Трагедии обладают невероятно привлекательной силой, особенно если они невыдуманные. Не потому ли искусство много веков успешно паразитирует на истории, превращая факты в захватывающие сюжеты? В последние годы в этом особенно преуспел кинематограф – наперегонки с литературой. Вот и я решила в этой книге рассказать о трагедиях женщин, чьи имена и судьбы вроде бы знакомы. Вроде бы… Фильм посмотрели? Прекрасно. Значит, теперь можно поговорить и о подлинном прототипе киношной героини или же той, о ком писали в газете, Интернете, куплете… Появился наконец повод.

Героиня первого рассказа – римская императрица Валерия Мессалина, распутная и жестокая жена цезаря Клавдия, которая жила в I веке н. э. (25–48 н. э.). Так давно, что кажется, будто и не жила вовсе, а ее имя является всего лишь термином, каким принято называть самых разнузданных и порочных красавиц, ну и писать, само собой, со строчной буквы – «мессалина». Почти все ее прижизненные скульптурные изображения были уничтожены. А вот имя осталось. Доброго слова об этой женщине, как ни старайтесь, не встретите ни у одного из римских историков, вот только верится с трудом, что в «высокоморальную» эпоху Калигул и Неронов ее поведение могло кого-то шокировать. Другое дело – в битве за власть все средства хороши: как она – так и ее. И все же как психологический тип Мессалина не умирала никогда, она и сейчас жива.

Из Древнего Рима можно перенестись в средневековую Англию. Об Анне Болейн (1507 (1501?) —1536), несчастной жене английского короля Генриха VIII, не знает разве что глухой и слепой лентяй. Начиная с 1911 года кинематограф размножает истории о короле-самодуре и его многочисленных женах. В 2008 году нас осчастливили фильмом Д. Чедвика «Еще одна из рода Болейн» – и это еще не предел. Надо признать, в XXI веке Генрих VIII стал особенно востребованным трендом западного кинематографа; как же в этой связи обойтись без Анны Болейн, чей образ дал неоднозначную пищу для толкований и актерских воплощений? Хелена Бонэм Картер «Генрих VIII», 2003 год), Натали Дормер («Тюдоры», 2007 год), Натали Портман («Еще одна из рода Болейн, 2008 год), Клэр Фой («Вулфхолл», 2015 год). А недавно соотечественники несчастной королевы разродились очередным сериалом, где ее роль в угоду новомодным веяниям досталась чернокожей актрисе Джоди Тёрнер-Смит, которая по воле толкователей стала еще и предвестницей современного феминизма, ибо борется за права женщин XVI века. Смешно и грустно. Подлинные характеры можно трактовать, но нельзя переделать на свой лад. Да, по мнению ее современников, Анна была смуглой брюнеткой, но опять-таки по стандартами того, а не нашего времени. «Черные жизни имеют значение» – в отличие от исторической правды. Что-то из «киношедевров» я наверняка упустила, но не суть, тем более что фабрики иллюзий продолжают штамповать свои поделки, и много удивительного нас еще ждет впереди. Генрих VIII действительно обогатил историю невыдуманными драмами, которые написал кровью. Так кем же была Анна – жертвой мужского произвола или собственных амбиций?

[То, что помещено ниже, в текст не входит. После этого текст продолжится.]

$ cat src/rtl/div_unit.sv
`default_nettype none
// ============================================================================
// Module   : div_unit
// Purpose  : 32-bit signed integer divider (MIPS DIV semantics). Restoring
//            division on operand magnitudes, one quotient bit per clock,
//            signs applied on write-back. The quotient truncates toward
//            zero and the remainder takes the sign of the dividend.
// Ports    : clk      - rising-edge clock for all state
//            reset    - asynchronous active-high reset
//            start    - begin a divide (sampled only in IDLE)
//            a_in     - signed dividend
//            b_in     - signed divisor
//            hi       - registered remainder
//            lo       - registered quotient
//            busy     - high whenever the FSM is not IDLE
//            done     - one-cycle pulse: result or exception available
//            div_zero - one-cycle pulse with done when the divisor was zero
// Revision : 1.0 - initial release
// ============================================================================
module div_unit (
  input  logic        clk,
  input  logic        reset,
  input  logic        start,
  input  logic [31:0] a_in,
  input  logic [31:0] b_in,
  output logic [31:0] hi,
  output logic [31:0] lo,
  output logic        busy,
  output logic        done,
  output logic        div_zero
);

  localparam logic [5:0] C_STEPS = 6'd32;

  typedef enum logic [1:0] {
    S_IDLE = 2'd0,
    S_RUN  = 2'd1,
    S_DONE = 2'd2
  } state_t;

  state_t      r_state;
  logic [32:0] r_rem;     // partial remainder
  logic [31:0] r_quo;     // dividend magnitude shifting out, quotient in
  logic [31:0] r_dvsr;    // divisor magnitude
  logic [5:0]  r_cnt;
  logic        r_q_sign;
  logic        r_r_sign;

  logic [31:0] w_abs_a;
  logic [31:0] w_abs_b;
  logic [33:0] w_shift;
  logic [33:0] w_diff;

  // Magnitudes are taken as unsigned 32-bit values, so |0x80000000| is
  // represented exactly as 0x80000000.
  assign w_abs_a = a_in[31] ? (32'd0 - a_in) : a_in;
  assign w_abs_b = b_in[31] ? (32'd0 - b_in) : b_in;

  // One restoring step: shift the next dividend bit into the remainder and
  // trial-subtract the divisor; the MSB of the difference is its sign.
  assign w_shift = {r_rem, r_quo[31]};
  assign w_diff  = w_shift - {2'b00, r_dvsr};

  assign busy = (r_state != S_IDLE);

  always_ff @(posedge clk or posedge reset) begin
    if (reset) begin
      r_state  <= S_IDLE;
      r_rem    <= 33'd0;
      r_quo    <= 32'd0;
      r_dvsr   <= 32'd0;
      r_cnt    <= 6'd0;
      r_q_sign <= 1'b0;
      r_r_sign <= 1'b0;
      hi       <= 32'd0;
      lo       <= 32'd0;
      done     <= 1'b0;
      div_zero <= 1'b0;
    end else begin
      done     <= 1'b0;
      div_zero <= 1'b0;
      case (r_state)
        S_IDLE: begin
          if (start) begin
            if (b_in == 32'd0) begin
              // Exception path: hi/lo keep their previous contents.
              done     <= 1'b1;
              div_zero <= 1'b1;
              r_state  <= S_DONE;
            end else begin
              r_quo    <= w_abs_a;
              r_dvsr   <= w_abs_b;
              r_r_sign <= a_in[31];
              r_q_sign <= a_in[31] ^ b_in[31];
              r_rem    <= 33'd0;
              r_cnt    <= 6'd0;
              r_state  <= S_RUN;
            end
          end
        end

        S_RUN: begin
          if (r_cnt == C_STEPS) begin
            lo      <= r_q_sign ? (32'd0 - r_quo) : r_quo;
            hi      <= r_r_sign ? (32'd0 - r_rem[31:0]) : r_rem[31:0];
            done    <= 1'b1;
            r_state <= S_DONE;
          end else begin
            if (!w_diff[33]) begin
              r_rem <= w_diff[32:0];
              r_quo <= {r_quo[30:0], 1'b1};
            end else begin
              r_rem <= w_shift[32:0];
              r_quo <= {r_quo[30:0], 1'b0};
            end
            r_cnt <= r_cnt + 6'd1;
          end
        end

        S_DONE: begin
          r_state <= S_IDLE;
        end

        default: begin
          r_state <= S_IDLE;
        end
      endcase
    end
  end

endmodule
`default_nettype wire
$ cat config.mk
export PLATFORM = sky130hd
export DESIGN_NAME = div_unit
export DESIGN_NICKNAME = d
export VERILOG_FILES = /design/src/rtl/div_unit.sv
export SDC_FILE = /design/constraint.sdc
export NUM_CORES = 1
export LEC_CHECK = 0
export BUFFER_PORTS_ARGS = -buffer_cell sky130_fd_sc_hd__buf_2
export CAP_MARGIN = 40
export CORE_MARGIN = 8
export CORE_UTILIZATION = 55
export CTS_BUF_LIST = sky130_fd_sc_hd__clkbuf_8
export CTS_CLUSTER_SIZE = 10
export DETAILED_ROUTE_END_ITERATION = 16
export PLACE_DENSITY = 0.79
export SLEW_MARGIN = 20
export SYNTH_ARGS = -nofsm -noshare
export SYNTH_HDL_FRONTEND = slang
export SYNTH_SLANG_ARGS = --single-unit
$ cat constraint.sdc
create_clock -name clk -period 5.6 [get_ports clk]
set_clock_uncertainty 0.2 [all_clocks]
set_input_delay 1.12 -clock clk [delete_from_list [all_inputs] [get_ports clk]]
set_output_delay 1.12 -clock clk [all_outputs]
set_load 0.1 [all_outputs]
== Word level (Yosys, flattened, before mapping) ==
Index checks and enable logic that the tools add are counted.
Storage, ports and cells
  bits of input ports: 67
  bits in registers: 173
Operators by class
  reduce and logical (&&, ||, !) cells: 8
  add/subtract/negate cells: 6
  bitwise operators: 2
  eq/ne operators: 6
  muxes and demuxes: 27
Operators with widths (count)
  32-bit 2-to-1 mux: 7
  33-bit 2-to-1 mux: 4
  1-bit by 32-bit subtractor with 32-bit output (first input constant): 4
  33-bit one-hot mux with 2 select lines: 1
  32-bit one-hot mux with 2 select lines: 1
  34-bit by 32-bit subtractor with 34-bit output: 1
  32-bit zero test: 1
  6-bit 2-to-1 mux: 3
  6-bit one-hot mux with 2 select lines: 1
  2-bit inequality test (second input constant): 4
  6-bit by 1-bit adder with 6-bit output (second input constant): 1
  6-bit equality test (second input constant): 1
  2-bit 2-to-1 mux: 3
  1-bit 2-to-1 mux: 5
  2-bit one-hot mux with 2 select lines: 1
  2-bit AND reduction: 2
  4-bit AND reduction: 1
  2-bit nonzero test: 2
  3-bit AND reduction: 1
  2-bit by 1-bit equality test with 1-bit output (second input constant): 1
  2-bit zero test: 1
  1-bit one-hot mux with 2 select lines: 1
  1-bit NOT: 1
  1-bit XOR: 1

== Depth between registers and ports, before layout ==
Gate-level depths: netlist (run 1).
  word-level depth: 5
  mapped depth: 15
  mapped depth without buffers: 14

== Worst setup path after synthesis (run 1) ==
OpenSTA, ideal clock, no wires.
  kind: input to register
  start point: input port a_in[10]
  end point: register r_quo[28]
  required time: 5.306 ns
  cell stages on the path: 9
  arrival time: 3.606 ns
  setup slack: 1.700 ns
  setup time: 0.094 ns
  path through: or4_4 > or3_4 > or4_4 > nor3_4 > nand2_1 > or3_4 > o31ai_1 > xor2_1 > a211oi_1
On the way
  cells in the longest elaborated chain, start to end: 5
Ends and longest elaborated chain
  start: declaration: RTL line 24  | input logic [31:0] a_in,
  1-bit by 32-bit subtractor with 32-bit output: RTL line 56  | assign w_abs_a = a_in[31] ? (32'd0 - a_in) : a_in;
  32-bit 2-to-1 mux: RTL line 56
  32-bit 2-to-1 mux: RTL line 85  | if (b_in == 32'd0) begin
  32-bit 2-to-1 mux: RTL line 84  | if (start) begin
  32-bit one-hot mux with 2 select lines: RTL line 82  | case (r_state)
  end signal: assignment: RTL line 91  | r_quo <= w_abs_a;
  end signal: assignment: RTL line 111  | r_quo <= {r_quo[30:0], 1'b1};
  end signal: assignment: RTL line 114  | r_quo <= {r_quo[30:0], 1'b0};
  end: declaration: RTL line 43  | logic [31:0] r_quo;
Every way passes these cells. The select of a mux whose other input is x is not followed.
A chain may end at the register's enable or synchronous reset.

== Final worst setup path (run 1) ==
  start point: input port b_in[12]
  end point: register r_quo[31]
On the way
  cells in the longest elaborated chain, start to end: 3
Ends and longest elaborated chain
  start: declaration: RTL line 25  | input logic [31:0] b_in,
  32-bit zero test: RTL line 85
  2-bit inequality test (no line)
  4-bit AND reduction (no line)
Every way passes these cells.

==> summary by stage, run 1 <==
Run status
The flow ran to the end, and the final reports show no timing, DRC or antenna violations.

Logic synthesis
The flip-flop and latch count after synthesis is 173. After synthesis, the mean cell area works out to 8.50 um^2. The net count after synthesis is 1,402. Sorting the synthesized cells by how often they occur yields 228 x nand2_1, 173 x dfrtp_1, 136 x o21ai_1.

The async set-or-reset flop fraction in the synthesized netlist is 1.00. The share of the Yosys chip area taken by registers is 0.393. The yosys synthesis warning count is 0. The synthesized design contains 0 enable-type register cells.

The portion of synthesized area spent on multiplexers is 0.0300. The share of synthesized area in the top cell type comes to 0.393. The synthesized-area fraction occupied by xor and xnor cells is 0.119. After synthesis, the largest family of logic cells by area is compound AO/OA/AOI/OAI gates.

After synthesis, the netlist uses 62 different library cells. Among all flip-flop cells after synthesis, the most frequent one is dfrtp_1. The fraction of the mapped netlist area in adder cells is 0.0450.

By area the synthesized netlist is led by dfrtp_1 39%, xor2_1 9.4%, nand2_1 7.8%. The compound-gate portion of the synthesized area came to 0.198. The area of the mapped netlist is 11,000 um^2. The biggest area consumer among synthesized cells is dfrtp_1.

Synthesis produced a netlist whose cell count is 1,296. The leading cell type by number of instances after synthesis is nand2_1. The fraction of the mapped netlist area in simple logic gates is 0.174.

Layout
0 antenna diodes ended up in the layout. Compared with the post-synthesis result, the final layout area differs by 12.5%. In the final layout, the share of cells above drive strength 1 is 0.145. After the last flow step, the layout net total stands at 1,506.

STA
The shortest clock period the worst path allows after layout is 4.23 ns. The count of pins over their slew limit came to 0. Derived from the worst setup path, the maximum achievable clock frequency is 236 MHz. The relative max-transition margin is 0.385.

The transition time at the pin with the least slew margin is 0.923 ns. Setup repair after global routing left no endpoint under its margin. The final hold violation count is 0.

Setup total negative slack on the finished layout was measured at 0 ns. The period utilization is 0.756. The number of setup violations in the final report is 0.

Floorplanning
The placement row count is 51. From bottom edge to top edge, the die measures 158 um. The effective utilization at floorplan is 0.562. The number of top-level pins is 134. The area of the core region is 19,600 um^2. The die covers 24,800 um^2. The x dimension of the die is 158 um.

Route
The pre-antenna-repair detailed-routing pass consisted of 5 iterations. The post-detailed-route wirelength per cell is 16.5 um. Across all layers, the routed design uses 9,590 vias. The number of nets with antenna violations after detailed routing is 0. The detailed-route wire length is 27.6 mm. The detailed router's first-iteration violation count is 712. The post-detailed-route DRC marker count is 0. In the routed layout, each cell is associated on average with a via count of 5.72.

Clock network
The count of clock tree sinks is 173. The CTS H-tree depth is 4. Buffers inserted during clock tree synthesis total 17. The post-cts gate resize count is 0.

The total of hold buffers inserted after clock tree synthesis is 0. The post-CTS setup-driven buffer insertion count is 0. The TritonCTS clock tree is yes.

The clock reaches the later pin of the worst-skew pair after 0.48 ns. The cell at the root of the clock tree is clkbuf_8. After clock tree synthesis, the clock-pin slew on the worst setup and hold paths is 0.10 ns.

The worst-case clock buffer depth is 2.

GRT
The total global routing overflow is 0. The initial antenna violation count is 0. Entering global routing, the biggest net connects 174 pins. The global-route wire length before repair is 45.2 mm. In the global route stage, overall resource usage came out at 0.225. The number of global-route vias before repair was 9,004.

Setup path
The maximum fanout encountered on the critical timing path is 68. Data on the critical path is required at its endpoint by 5.81 ns. The worst setup path is launched from an input pin. The worst setup path is of the in -> reg kind. The type of destination of the critical path is a register. The worst endpoint data arrival time is 4.45 ns.

Placement
The placed wire-length estimate is 20.8 mm. The weighted congestion reported at the end of routability-driven placement is 0.964. Input and output buffers added on the ports amount to 133.

Run
The number of maximum-capacitance violations is 0.

Min path
The worst hold path belongs to the class reg -> reg.
[critical path: stages]
cell and delay (ns):
buf_2 0.13, or4_1 0.56, or3_1 0.37, nor4_1 0.42, nand4_1 0.32, nor2b_2 0.24, buf_4 0.23, nor2_4 0.46
buf_12 0.33, a211oi_1 0.11, a21oi_2 0.13
[area by class of cell]
type | instances | area, um^2
Multi-Input combinational cell | 1009 | 6260
Sequential cell | 173 | 4330
Tap cell | 265 | 332
Fill cell | 1723 | 7200
Inverter | 51 | 195
Clock inverter | 15 | 168
Timing Repair Buffer | 148 | 863
Clock buffer | 17 | 234
[per-stage QoR]
| step | instances | setup WS [ns] | instance area, um^2 | hold slack, ns | utilization |
|---|---|---|---|---|---|
| floorplan | 1296 | 1.70 | 11000 | 0.256 | - |
| finish | 1678 | 1.37 | 12400 | 0.282 | 0.632 |
| detailed placement | 1644 | 0.902 | 12000 | 0.265 | 0.610 |
| global placement | 1640 | 0.980 | 11900 | 0.255 | 0.606 |
| global route | 1678 | 1.04 | 12400 | 0.312 | 0.632 |
| CTS | 1676 | 1.06 | 12400 | 0.288 | 0.631 |
[metal layers]
metal,GRT usage,vias to the layer above,share of wire
met5,0,-,0
met4,0.0771,0,0.023
met3,0.0335,46,0.060
met2,0.342,325,0.44
met1,0.322,4465,0.48
li1,-,4754,-
[cell families after synthesis]
| group | Yosys count |
|---|---|
| multiplexers | 33 |
| adder cells (fa/ha/maj) | 39 |
| AND/OR/NAND/NOR | 413 |
| XOR/XNOR | 150 |
| flip-flops | 173 |
| AO/OA/AOI/OAI | 374 |
| buffers and inverters | 114 |
[flip-flops by register name (all words and copies together), names as in the netlist]
signal,flops
r_cnt,6
hi,32
r_q_sign,1
r_quo,32
r_rem,33
r_r_sign,1
r_state,2
div_zero,1
r_dvsr,32
done,1
lo,32
[final timing paths]
kind                       startpoint          to  slack, ns  cells past startpoint
hold reg to reg                 lo[0]       lo[0]       0.28                      2
max in group asynchronous       reset  r_dvsr[14]       3.83                      3
setup reg to reg             r_rem[5]   r_rem[11]       1.46                     14
hold / removal                  lo[0]       lo[0]       0.28                      2
min in group asynchronous       reset      hi[21]       0.69                      3
setup / recovery             b_in[12]   r_quo[31]       1.37                     11
[placed cells by master (no fill, tap or decap), types with 11 or more instances in the layout]
cell      Yosys  routed
o31ai_1      40      40
o41ai_1      13      13
inv_1        48      47
o21ai_0      77      77
clkbuf_8      0      17
buf_2         9     133
nor2_1       61      61
nand2b_1     11      11
dfrtp_1     173     173
xnor2_1      32      32
nor3_1       11      11
nand2_1     228     227
or3_1        21      21
or4_1        12      12
nand3_1      17      17
o21ai_1     136     136
xor2_1      118     118
a21oi_1      54      54
mux2i_1      33      33
ha_1         38      38
Power of run 1 is left out: the tool's default activity adds up to more than one toggle a clock period on the data nets, which glitch-free logic cannot reach.
==> run 2, diff against run 1 <==
ABC_AREA = 1   (was unset)
CORE_UTILIZATION = 60   (was 55)
PLACE_DENSITY = 0.81   (was 0.79)
clock period = 4.3 ns   (was 5.6 ns; I/O delays follow)
==> summary by stage, run 2 <==
Setup path
The worst endpoint data arrival time is 3.33 ns. The worst setup path is captured at a register. The type of element launching the critical path is a register. The maximum fanout encountered on the critical timing path is 33. At the worst endpoint, the required time is 4.50 ns. By startpoint and endpoint, the worst setup path is classified as reg -> reg.

Floorplanning
The die area is 27,500 um^2. The area of the core region is 22,400 um^2. The placement row count is 55.

The die height is 166 um. For this configuration, the core starts out at a cell density of 0.602. The x dimension of the die is 166 um. The number of top-level pins is 134.

Layout
The area growth from synthesis to layout is 8.64%. The number of antenna repair diodes is 0. The flip-flop count of the largest register after layout is 33. Of the cells placed in the final design, the portion with a size suffix greater than 1 is 0.104.

In the layout the commonest cells are 635 x nand2_1, 291 x inv_1, 249 x nand3_1. The register containing the most flip-flops in the final layout is r_rem. The layout has 2,102 filler cells.

At the end of the flow, the number of nets in the layout was 2,292. The number of non-filler instances in the completed layout is 2,484. The most common cell after layout, fill and taps aside is nand2_1.

Route
The detailed router placed 13.6k vias in this run. After detailed routing, the number of remaining DRC violations is 0. Summed over all layers, the routed wires come to 39.8 mm.

After detailed routing, the average wire length per cell comes to 16.0 um. Before antenna repair, the detailed router went through 8 iterations. The detailed-route vias per instance is 5.47. The number of nets with antenna violations after detailed routing is 0.

The detailed router's first-iteration violation count is 1,347.

Placement
The count of port buffers added during placement is 133. The congestion estimate from routability-driven global placement came to 0.961. The post-placement cell count is 2,452. Detailed placement finished with a half-perimeter wire length of 31.9 mm.

Logic synthesis
Yosys attributes the largest share of cell area to dfrtp_1 32%, nand2_1 18%, nand3_1 9.3%. The count of flip-flops with a built-in enable after synthesis is 0. nand2_1 is the most common cell in the netlist. The dominant synthesized flop cell is dfrtp_1. The net count after synthesis is 2,203. The synthesized netlist occupies a cell area of 13,500 um^2.

Each instance of the synthesized netlist takes up on average 6.42 um^2. Synthesis produced 2,097 cells. The async set-or-reset flop fraction in the synthesized netlist is 1.00.

Of all cell types, the one taking the most synthesized area is dfrtp_1. Counting distinct cell types in the post-synthesis netlist gives 45. Of the post-synthesis cell area, the dominant cell type holds 0.322. After synthesis the netlist holds a flip-flop and latch count of 173. For this run, the register share of the synthesized area comes to 0.322. Sorting the synthesized cells by how often they occur yields 635 x nand2_1, 293 x inv_1, 249 x nand3_1. The yosys synthesis warning count is 0.

Clock network
TritonCTS created 17 clock buffers. The TritonCTS clock tree is yes. The H-tree was split into 4 levels. Clock-pin slew was measured on the worst setup and hold paths at 0.11 ns. The total of hold buffers inserted after clock tree synthesis is 0. The count of clock tree sinks is 173. Post-CTS repair changed the size of 0 cells. The post-CTS setup-driven buffer insertion count is 0.

The insertion delay of the later-clocked pin in the worst-skew pair is 0.46 ns. The clock passes through at most 2 buffers. The tree is rooted in a clkbuf_8.

Power and ir drop
For this design the ratio of total power to cell area is 918 nW/um^2. The leakage power summed over all cells is 7.86 nW. The peak supply drop is 0.000437 V.

STA
The relative max-transition margin is 0.434. Setup violations remaining at the end of the flow were counted as 0. The final hold violation count is 0. The count of pins over their slew limit is 0. The highest clock frequency the design can meet is 320 MHz. The routed design could run at a clock period as short as 3.13 ns.

For the final routed database, the setup TNS stands at 0 ns. Setup repair after global routing left no endpoint under its margin. In the finished design, the share of the clock period the worst path needs comes to 0.728. Final hold analysis gives a worst-case slack of 0.112 ns.

The transition time at the pin with the least slew margin is 0.848 ns.

GRT
The number of global-route vias before repair came to 12.4k. The total global-route track usage is 0.288. The largest net degree at the start of global routing is 92. The initial antenna violation count is 0. For this run the aggregate overflow at the end of global routing stands at 0. The first global-routing pass estimated 65.1 mm of wire.

Min path
The tightest min-delay check is of the in -> async type.

Run status
The flow ran to the end, and the final reports show no timing, DRC or antenna violations.

Run
Across the run, the number of max-cap violations was 0.
-- run 2: critical path, cell delays in order (launching register included) --
cell and delay (ns):
dfrtp_1 0.55, ha_1 0.44, nand2_1 0.18, inv_1 0.06, nand2_1 0.05, and2_1 0.17, o21ai_1 0.10, nor2_4 0.21
nand3_2 0.56, nand3_1 0.31, nand3_1 0.10, nand2_1 0.09
-- run 2: final timing paths --
path	from	to	slack, ns	depth (start not counted)
setup / recovery	r_rem[26]	r_rem[3]	1.17	11
hold / removal	reset	lo[1]	0.11	2
setup reg to reg	r_rem[26]	r_rem[3]	1.17	11
hold reg to reg	hi[13]	hi[13]	0.28	2
max in group asynchronous	reset	r_dvsr[11]	3.02	3
min in group clk	hi[13]	hi[13]	0.28	2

Судьба Джейн Грей (1537–1554), юной королевы, правившей Англией всего девять дней, пусть и мало кому известна, зато вызывает не меньше удивления. Хотя бы потому, что она не стремилась ни к титулу, ни к власти, а просто… была очень послушной девушкой. За что и поплатилась головой. О ней снова вспомнили, когда в январе 2006 года случайно обнаружили ее портрет. О королеве Джейн тоже есть фильм: «Леди Джейн» Т. Нанна, правда, сюжет его весьма далек от подлинной драмы, которую написала не признающая сантиментов рука истории.

Имя королевы Шотландии Марии Стюарт (1542–1587) благодаря Шиллеру и Цвейгу стало настоящим историческим брендом. Трагическая судьба женщины и королевы кажется невероятной, потрясает своим драматизмом. Мария Стюарт пришла в этот мир уже королевой, и все, что от нее требовалось, – суметь удержать врожденную привилегию. Увы, мало родиться в короне, чтобы сохранить ее, надо ради власти научиться жертвовать, причем всем человеческим, – но она не смогла. Рожденная властвовать, она ни в чем не знала меры и даже дала себе одно непростительное для монаршей особы право – любить. Любить безоглядно, безрассудно, преступно, с поистине королевским размахом. Не так сильна была в ней жажда власти? Как раз наоборот: пожертвуй она короной, тогда, быть может, спасла бы собственную голову от секиры палача… Но мир вечен, а жизнь, как известно, коротка, и чтобы прописаться в истории на века, порой приходится делать выбор в пользу смерти. А может, и смерть сделала этот выбор за нее. Гражданское право не распространялось на особу монарха – он ведь выбран самим Господом, так что его проще было убить, чем лишить короны.

Из средневековой Европы перенесемся в средневековую Россию – через «мостик» по имени Марина Мнишек (1589–1613 (1614). Мы привыкли воспринимать ее как международную авантюристку, но, может, стоит посмотреть на нее просто как на молодую девушку, воспитанную тщеславным и корыстолюбивым отцом, которая возомнила себя избранницей? Вот уж кого сгубила жажда власти, так это ее, и всех, кого она вместе с собой втянула в воронку Смутного времени. Честолюбивая мечта опьянила Марину – где уж там до здравого смысла! Жизнью она заплатила за корону и незабываемые девять дней, в течение которых гордо носила ее на своей юной головке, наслаждаясь титулом – царица Московская. Что ж, истории известны случаи, когда корона России доставалась не по праву родства, а становилась легкой добычей для честолюбивой авантюрной души. Екатерине II повезло, а вот ее сопернице нет. Самая загадочная женщина русской истории, известная под именем княжна Тараканова, так и осталась «семейной тайной дома Романовых». Кто она? Авантюристка? Дочь императрицы Елизаветы? Одна из ее родственниц? Или же их было двое – дочь и ее двойник? Улики были старательно уничтожены. Осталась тайна – огромное поле для творческой фантазии, чем многие не поленились воспользоваться. Если когда-то откроется правда – будет сенсация. А пока пиши что хочешь – бумага стерпит.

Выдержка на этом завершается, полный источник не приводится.